[Collected data entries]

+ + +

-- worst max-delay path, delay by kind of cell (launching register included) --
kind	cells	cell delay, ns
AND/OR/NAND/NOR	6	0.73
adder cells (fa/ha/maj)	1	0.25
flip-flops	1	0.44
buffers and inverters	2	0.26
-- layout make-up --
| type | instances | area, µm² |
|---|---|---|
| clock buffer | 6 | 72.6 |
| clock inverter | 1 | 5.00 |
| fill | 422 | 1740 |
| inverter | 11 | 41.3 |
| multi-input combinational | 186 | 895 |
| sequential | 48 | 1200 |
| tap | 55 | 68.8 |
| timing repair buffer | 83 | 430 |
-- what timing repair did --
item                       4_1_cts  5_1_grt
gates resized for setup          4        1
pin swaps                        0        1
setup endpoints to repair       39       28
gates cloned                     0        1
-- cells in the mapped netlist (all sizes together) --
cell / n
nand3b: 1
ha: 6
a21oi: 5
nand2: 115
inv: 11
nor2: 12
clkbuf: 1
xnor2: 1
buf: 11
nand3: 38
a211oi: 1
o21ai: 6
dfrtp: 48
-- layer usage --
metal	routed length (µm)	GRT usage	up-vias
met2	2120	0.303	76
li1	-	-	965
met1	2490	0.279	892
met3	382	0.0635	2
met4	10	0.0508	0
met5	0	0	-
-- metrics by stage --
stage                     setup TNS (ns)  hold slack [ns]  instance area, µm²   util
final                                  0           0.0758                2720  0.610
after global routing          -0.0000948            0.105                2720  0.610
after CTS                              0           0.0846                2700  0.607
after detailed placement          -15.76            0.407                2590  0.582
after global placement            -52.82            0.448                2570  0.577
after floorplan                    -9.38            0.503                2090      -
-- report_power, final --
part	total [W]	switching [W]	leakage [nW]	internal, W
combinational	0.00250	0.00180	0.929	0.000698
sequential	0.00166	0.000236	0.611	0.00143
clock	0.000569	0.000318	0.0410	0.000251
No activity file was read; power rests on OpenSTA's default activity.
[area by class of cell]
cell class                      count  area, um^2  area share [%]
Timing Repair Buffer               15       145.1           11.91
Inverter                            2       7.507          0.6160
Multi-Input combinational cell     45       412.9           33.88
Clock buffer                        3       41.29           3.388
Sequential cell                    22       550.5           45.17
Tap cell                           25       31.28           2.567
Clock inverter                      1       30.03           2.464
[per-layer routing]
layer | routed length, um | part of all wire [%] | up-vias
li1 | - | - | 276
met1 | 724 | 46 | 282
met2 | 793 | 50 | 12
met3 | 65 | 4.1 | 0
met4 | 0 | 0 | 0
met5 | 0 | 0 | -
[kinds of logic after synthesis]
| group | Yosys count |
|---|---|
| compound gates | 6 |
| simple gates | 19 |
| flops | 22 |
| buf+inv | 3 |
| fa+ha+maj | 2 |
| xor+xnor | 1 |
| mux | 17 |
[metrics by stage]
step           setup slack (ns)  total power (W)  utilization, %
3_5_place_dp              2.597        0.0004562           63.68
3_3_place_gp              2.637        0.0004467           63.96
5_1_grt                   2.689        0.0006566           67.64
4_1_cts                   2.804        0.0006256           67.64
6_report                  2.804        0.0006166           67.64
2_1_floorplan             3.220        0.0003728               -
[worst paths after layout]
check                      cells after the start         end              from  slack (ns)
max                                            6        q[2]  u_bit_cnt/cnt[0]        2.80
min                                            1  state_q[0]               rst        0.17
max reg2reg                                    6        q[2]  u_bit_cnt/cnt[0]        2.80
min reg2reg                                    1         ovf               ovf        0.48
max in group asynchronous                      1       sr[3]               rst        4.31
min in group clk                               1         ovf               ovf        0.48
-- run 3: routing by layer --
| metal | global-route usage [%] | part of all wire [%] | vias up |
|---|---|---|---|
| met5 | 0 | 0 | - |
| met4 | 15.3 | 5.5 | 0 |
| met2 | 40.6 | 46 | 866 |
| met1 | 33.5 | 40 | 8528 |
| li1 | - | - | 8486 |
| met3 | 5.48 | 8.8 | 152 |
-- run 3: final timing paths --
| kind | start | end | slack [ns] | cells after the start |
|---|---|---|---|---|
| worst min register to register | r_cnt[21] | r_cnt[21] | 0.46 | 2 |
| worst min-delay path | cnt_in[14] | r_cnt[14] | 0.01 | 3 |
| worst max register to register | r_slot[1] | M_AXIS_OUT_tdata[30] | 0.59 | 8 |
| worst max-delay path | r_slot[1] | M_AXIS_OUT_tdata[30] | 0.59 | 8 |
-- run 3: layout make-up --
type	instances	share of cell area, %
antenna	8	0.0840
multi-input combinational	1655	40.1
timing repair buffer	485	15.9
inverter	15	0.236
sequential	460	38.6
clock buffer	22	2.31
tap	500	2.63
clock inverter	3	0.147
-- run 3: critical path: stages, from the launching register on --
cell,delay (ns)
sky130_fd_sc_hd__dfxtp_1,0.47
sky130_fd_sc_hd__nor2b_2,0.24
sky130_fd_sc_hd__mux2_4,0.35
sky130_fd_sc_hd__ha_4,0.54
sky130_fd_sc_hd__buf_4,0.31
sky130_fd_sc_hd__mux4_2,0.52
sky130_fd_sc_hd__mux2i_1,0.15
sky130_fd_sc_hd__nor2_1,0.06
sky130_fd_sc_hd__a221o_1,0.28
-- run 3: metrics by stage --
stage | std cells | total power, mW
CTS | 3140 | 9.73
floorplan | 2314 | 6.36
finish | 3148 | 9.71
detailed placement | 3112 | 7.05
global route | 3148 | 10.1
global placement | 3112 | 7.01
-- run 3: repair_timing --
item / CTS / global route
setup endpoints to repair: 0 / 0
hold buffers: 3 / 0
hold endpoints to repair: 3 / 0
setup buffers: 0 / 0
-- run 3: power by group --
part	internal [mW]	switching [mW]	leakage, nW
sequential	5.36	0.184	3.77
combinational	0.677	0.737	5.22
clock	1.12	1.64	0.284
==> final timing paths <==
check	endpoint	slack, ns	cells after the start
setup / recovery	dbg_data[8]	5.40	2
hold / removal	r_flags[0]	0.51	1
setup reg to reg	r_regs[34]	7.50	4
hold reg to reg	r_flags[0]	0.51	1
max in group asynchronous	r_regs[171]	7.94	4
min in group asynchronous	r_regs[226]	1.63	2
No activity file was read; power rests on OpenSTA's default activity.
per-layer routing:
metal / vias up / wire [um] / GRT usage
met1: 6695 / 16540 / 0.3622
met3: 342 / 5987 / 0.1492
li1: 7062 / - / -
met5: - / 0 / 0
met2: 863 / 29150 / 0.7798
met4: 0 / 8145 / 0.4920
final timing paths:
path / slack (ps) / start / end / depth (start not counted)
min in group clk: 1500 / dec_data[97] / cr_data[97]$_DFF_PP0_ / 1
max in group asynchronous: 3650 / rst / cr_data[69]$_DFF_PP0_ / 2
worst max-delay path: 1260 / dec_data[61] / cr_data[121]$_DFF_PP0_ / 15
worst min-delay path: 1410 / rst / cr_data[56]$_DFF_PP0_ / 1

+ + +

- **Try it**: Among the entries above, the line containing "[kinds of logic after synthesis]", the line containing "cell,delay (ns)", and all lines between them are to be restated word for word; nothing else belongs in the reply.

- **Exercise result**:
[kinds of logic after synthesis]
| group | Yosys count |
|---|---|
| compound gates | 6 |
| simple gates | 19 |
| flops | 22 |
| buf+inv | 3 |
| fa+ha+maj | 2 |
| xor+xnor | 1 |
| mux | 17 |
[metrics by stage]
step           setup slack (ns)  total power (W)  utilization, %
3_5_place_dp              2.597        0.0004562           63.68
3_3_place_gp              2.637        0.0004467           63.96
5_1_grt                   2.689        0.0006566           67.64
4_1_cts                   2.804        0.0006256           67.64
6_report                  2.804        0.0006166           67.64
2_1_floorplan             3.220        0.0003728               -
[worst paths after layout]
check                      cells after the start         end              from  slack (ns)
max                                            6        q[2]  u_bit_cnt/cnt[0]        2.80
min                                            1  state_q[0]               rst        0.17
max reg2reg                                    6        q[2]  u_bit_cnt/cnt[0]        2.80
min reg2reg                                    1         ovf               ovf        0.48
max in group asynchronous                      1       sr[3]               rst        4.31
min in group clk                               1         ovf               ovf        0.48
-- run 3: routing by layer --
| metal | global-route usage [%] | part of all wire [%] | vias up |
|---|---|---|---|
| met5 | 0 | 0 | - |
| met4 | 15.3 | 5.5 | 0 |
| met2 | 40.6 | 46 | 866 |
| met1 | 33.5 | 40 | 8528 |
| li1 | - | - | 8486 |
| met3 | 5.48 | 8.8 | 152 |
-- run 3: final timing paths --
| kind | start | end | slack [ns] | cells after the start |
|---|---|---|---|---|
| worst min register to register | r_cnt[21] | r_cnt[21] | 0.46 | 2 |
| worst min-delay path | cnt_in[14] | r_cnt[14] | 0.01 | 3 |
| worst max register to register | r_slot[1] | M_AXIS_OUT_tdata[30] | 0.59 | 8 |
| worst max-delay path | r_slot[1] | M_AXIS_OUT_tdata[30] | 0.59 | 8 |
-- run 3: layout make-up --
type	instances	share of cell area, %
antenna	8	0.0840
multi-input combinational	1655	40.1
timing repair buffer	485	15.9
inverter	15	0.236
sequential	460	38.6
clock buffer	22	2.31
tap	500	2.63
clock inverter	3	0.147
-- run 3: critical path: stages, from the launching register on --
cell,delay (ns)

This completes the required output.